Lo propio de la sabiduría de este mundo es ocultar con artificios lo que siente el corazón, velar con las palabras lo que uno piensa, presentar lo falso como verdadero y lo verdadero como falso. La sabiduría de los hombres honrados, por el contrario, consiste en evitar la ostentación y el fingimiento, en manifestar con las palabras su interior, en amar lo verdadero tal cual es, en evitar lo falso, en hacer el bien gratuitamente, en tolerar el mal de buena gana, antes que hacerlo; en quererse vengar de la injurias, en tener como ganancia los ultrajes sufridos por causa de la justicia. Pero esta honradez es el hazmerreír, porque los sabios de este mundo consideran una tontería la virtud de la integridad. Ellos tienen por una necedad el obrar con rectitud, y la sabiduría según la carne juzga una insensatez toda obra conforme a la verdad.
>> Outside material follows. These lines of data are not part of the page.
<file path="config.mk">
export PLATFORM = sky130hd
export DESIGN_NAME = salc_update
export DESIGN_NICKNAME = d
export VERILOG_FILES = /design/src/sv/salc_pkg.sv /design/src/sv/salc_update.sv
export SDC_FILE = /design/constraint.sdc
export NUM_CORES = 1
export LEC_CHECK = 0
export ABC_AREA = 1
export BUFFER_PORTS_ARGS = -buffer_cell sky130_fd_sc_hd__buf_2
export CAP_MARGIN = 15
export CORE_AREA = 5 5 398 400
export DETAILED_ROUTE_END_ITERATION = 6
export DIE_AREA = 0 0 403 405
export SYNTH_ARGS = -nofsm -noshare
export SYNTH_HDL_FRONTEND = slang
export SYNTH_SLANG_ARGS = --single-unit
</file>
<file path="constraint.sdc">
create_clock -name vclk -period 3.05
set_input_delay 0.4575 -clock vclk [all_inputs]
set_output_delay 0.4575 -clock vclk [all_outputs]
set_load 0.1 [all_outputs]
</file>
<file path="src/sv/salc_pkg.sv">
// Shared types and constants of the set-associative LRU cache tag store.
// Used by every module of the block; depends on nothing else.
package salc_pkg;

  localparam int ADDR_W     = 64;
  localparam int WAYS       = 8;
  localparam int SETS       = 128;
  localparam int LINE_BYTES = 32;

  localparam int OFFS_W = $clog2(LINE_BYTES);
  localparam int SET_W  = $clog2(SETS);
  localparam int WAY_W  = $clog2(WAYS);
  localparam int RANK_W = $clog2(WAYS);
  localparam int TAG_W  = ADDR_W - OFFS_W - SET_W;

  localparam logic [WAY_W-1:0]  LastWay  = WAY_W'(WAYS - 1);
  localparam logic [RANK_W-1:0] TopRank  = RANK_W'(WAYS - 1);

  // One set of the tag store: all ways side by side.
  typedef struct packed {
    logic [WAYS-1:0]              valid;
    logic [WAYS-1:0]              dirty;
    logic [WAYS-1:0][RANK_W-1:0]  rank;
    logic [WAYS-1:0][TAG_W-1:0]   tag;
  } row_t;

  typedef enum logic [1:0] {
    ST_IDLE,
    ST_SCAN,
    ST_UPDATE
  } state_e;

  // Sequencer controls toward the datapath.
  typedef struct packed {
    logic             in_ready;
    logic             start;
    logic             step;
    logic [WAY_W-1:0] idx;
    logic             commit;
  } ctrl_t;

  // Outcome of the way scan.
  typedef struct packed {
    logic             hit;
    logic [WAY_W-1:0] hit_way;
    logic [WAY_W-1:0] victim;
  } scan_t;

  // One result item.
  typedef struct packed {
    logic             hit;
    logic [WAY_W-1:0] way;
    logic             evicted;
    logic             writeback;
    logic [TAG_W-1:0] victim_tag;
  } res_t;

endpackage

</file>
<file path="src/sv/salc_update.sv">
// Builds the updated set row and the result item from the scan outcome.
// Depends on salc_pkg.
module salc_update
  import salc_pkg::*;
(
  input  row_t             row_i,
  input  scan_t            scan_i,
  input  logic [TAG_W-1:0] tag_i,
  input  logic             write_i,
  output row_t             row_o,
  output res_t             res_o
);

  logic [WAY_W-1:0]  w;
  logic [RANK_W-1:0] old_rank;
  logic              old_valid;

  assign w         = scan_i.hit ? scan_i.hit_way : scan_i.victim;
  assign old_rank  = row_i.rank[w];
  assign old_valid = row_i.valid[w];

  always_comb begin
    row_o = row_i;
    // Move the touched way to most recent; ways ranked above it drop by one.
    for (int i = 0; i < WAYS; i++) begin
      if (row_i.rank[i] > old_rank) begin
        row_o.rank[i] = row_i.rank[i] - RANK_W'(1);
      end
    end
    row_o.rank[w] = TopRank;
    if (scan_i.hit) begin
      row_o.dirty[w] = row_i.dirty[w] | write_i;
    end else begin
      row_o.valid[w] = 1'b1;
      row_o.dirty[w] = write_i;
      row_o.tag[w]   = tag_i;
    end
  end

  always_comb begin
    res_o.hit        = scan_i.hit;
    res_o.way        = w;
    res_o.evicted    = !scan_i.hit && old_valid;
    res_o.writeback  = !scan_i.hit && old_valid && row_i.dirty[w];
    res_o.victim_tag = (!scan_i.hit && old_valid) ? row_i.tag[w] : '0;
  end

endmodule

</file>
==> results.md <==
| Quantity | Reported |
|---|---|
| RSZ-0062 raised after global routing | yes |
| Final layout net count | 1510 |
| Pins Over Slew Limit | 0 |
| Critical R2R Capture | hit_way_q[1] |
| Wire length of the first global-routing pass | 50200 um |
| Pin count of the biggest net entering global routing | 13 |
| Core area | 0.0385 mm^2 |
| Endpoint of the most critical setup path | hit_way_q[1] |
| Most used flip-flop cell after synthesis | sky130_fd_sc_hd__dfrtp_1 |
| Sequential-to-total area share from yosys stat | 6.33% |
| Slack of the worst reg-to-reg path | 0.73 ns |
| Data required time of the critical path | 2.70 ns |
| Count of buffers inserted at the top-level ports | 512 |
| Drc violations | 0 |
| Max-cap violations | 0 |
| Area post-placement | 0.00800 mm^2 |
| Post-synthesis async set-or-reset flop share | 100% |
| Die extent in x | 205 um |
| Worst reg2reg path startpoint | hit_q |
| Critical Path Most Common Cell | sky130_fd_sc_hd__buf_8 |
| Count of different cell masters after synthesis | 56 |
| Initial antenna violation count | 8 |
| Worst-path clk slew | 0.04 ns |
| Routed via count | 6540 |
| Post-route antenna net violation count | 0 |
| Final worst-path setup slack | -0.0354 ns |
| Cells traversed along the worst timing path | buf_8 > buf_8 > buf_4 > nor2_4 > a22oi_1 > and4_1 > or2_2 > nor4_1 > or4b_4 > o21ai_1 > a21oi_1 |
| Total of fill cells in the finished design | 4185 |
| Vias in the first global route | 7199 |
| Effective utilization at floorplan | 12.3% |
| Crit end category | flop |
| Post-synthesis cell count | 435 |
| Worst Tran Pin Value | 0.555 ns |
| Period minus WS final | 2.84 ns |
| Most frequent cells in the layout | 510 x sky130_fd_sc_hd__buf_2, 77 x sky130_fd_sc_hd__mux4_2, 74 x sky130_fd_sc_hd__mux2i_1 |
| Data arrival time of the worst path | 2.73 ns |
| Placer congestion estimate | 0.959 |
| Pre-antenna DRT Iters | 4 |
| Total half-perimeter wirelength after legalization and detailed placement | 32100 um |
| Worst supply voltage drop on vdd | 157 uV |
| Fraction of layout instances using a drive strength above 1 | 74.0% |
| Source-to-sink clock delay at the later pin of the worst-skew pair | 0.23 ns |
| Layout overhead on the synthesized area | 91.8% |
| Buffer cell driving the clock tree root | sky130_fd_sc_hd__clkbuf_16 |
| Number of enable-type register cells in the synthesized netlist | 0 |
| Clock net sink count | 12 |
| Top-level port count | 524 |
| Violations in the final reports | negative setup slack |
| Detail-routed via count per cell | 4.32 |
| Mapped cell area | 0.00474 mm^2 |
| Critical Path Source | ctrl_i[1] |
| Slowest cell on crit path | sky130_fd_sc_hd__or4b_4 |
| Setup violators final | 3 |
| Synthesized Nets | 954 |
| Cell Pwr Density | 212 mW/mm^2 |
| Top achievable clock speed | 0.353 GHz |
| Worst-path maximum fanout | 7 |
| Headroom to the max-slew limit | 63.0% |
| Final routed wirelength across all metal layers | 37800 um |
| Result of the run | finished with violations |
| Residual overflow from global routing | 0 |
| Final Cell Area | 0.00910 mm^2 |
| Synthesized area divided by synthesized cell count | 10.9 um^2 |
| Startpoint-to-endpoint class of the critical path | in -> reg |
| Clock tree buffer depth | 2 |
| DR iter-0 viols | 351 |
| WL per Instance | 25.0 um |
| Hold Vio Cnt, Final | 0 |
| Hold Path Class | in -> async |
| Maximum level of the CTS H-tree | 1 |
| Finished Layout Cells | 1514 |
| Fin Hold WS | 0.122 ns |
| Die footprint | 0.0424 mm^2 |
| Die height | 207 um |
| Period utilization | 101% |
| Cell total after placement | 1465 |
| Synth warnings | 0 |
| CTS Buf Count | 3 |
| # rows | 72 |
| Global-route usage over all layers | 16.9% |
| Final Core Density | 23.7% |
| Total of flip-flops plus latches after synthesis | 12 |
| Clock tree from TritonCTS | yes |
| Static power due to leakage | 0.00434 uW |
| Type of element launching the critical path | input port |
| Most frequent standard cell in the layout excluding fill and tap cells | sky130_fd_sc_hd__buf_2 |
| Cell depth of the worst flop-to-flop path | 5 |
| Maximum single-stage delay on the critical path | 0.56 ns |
Esta narración moral tan acertada lo expresó siglos atrás San Gregorio Magno profundizando en el libro de Job y afirmó que de ahí parten los tratados morales.
Es
sintomático que todas las épocas de la historia se han caracterizado por los
mismos sesgos en confundir lo noble como algo que nada tiene que ver con las
situaciones ambientales dónde el más pillo y más inmoral parece que impera y,
aún más, se le considera en la avanzadilla de la mejor ideología. Hoy se tapa
la boca a quien se salga del guion y cuya marca es la progresía envalentonada y
orgullosa. Me hace gracia observar muchas manifestaciones públicas donde la
palabrería oculta el vacío de los contenidos que no existen. Por otra parte la
nobleza del corazón bien orientado y con valentía exponiendo los contenidos que
se albergan en la razón y en el sentido de la verdad, llegan como semilla que
se siembra y un día florecerá. Sin embargo los apoyos vacíos y aparentemente
victoriosos al final se quedan en “agua de borrajas”.
Recuerdo
cuando yo era un sacerdote recién salido del Seminario que un día me encontré
con un compañero que había dejado, años antes, el mismo. Con la furia de las
ideologías imperantes y con las nuevas formas de vida basadas en el liberalismo
más absurdo, me visitó un día y me narró su estilo de comportamiento y con la
euforia exaltada me presenta su estilo de vida totalmente al margen de
cualquier vivencia moral. Para él era lo mejor que había encontrado en su vida.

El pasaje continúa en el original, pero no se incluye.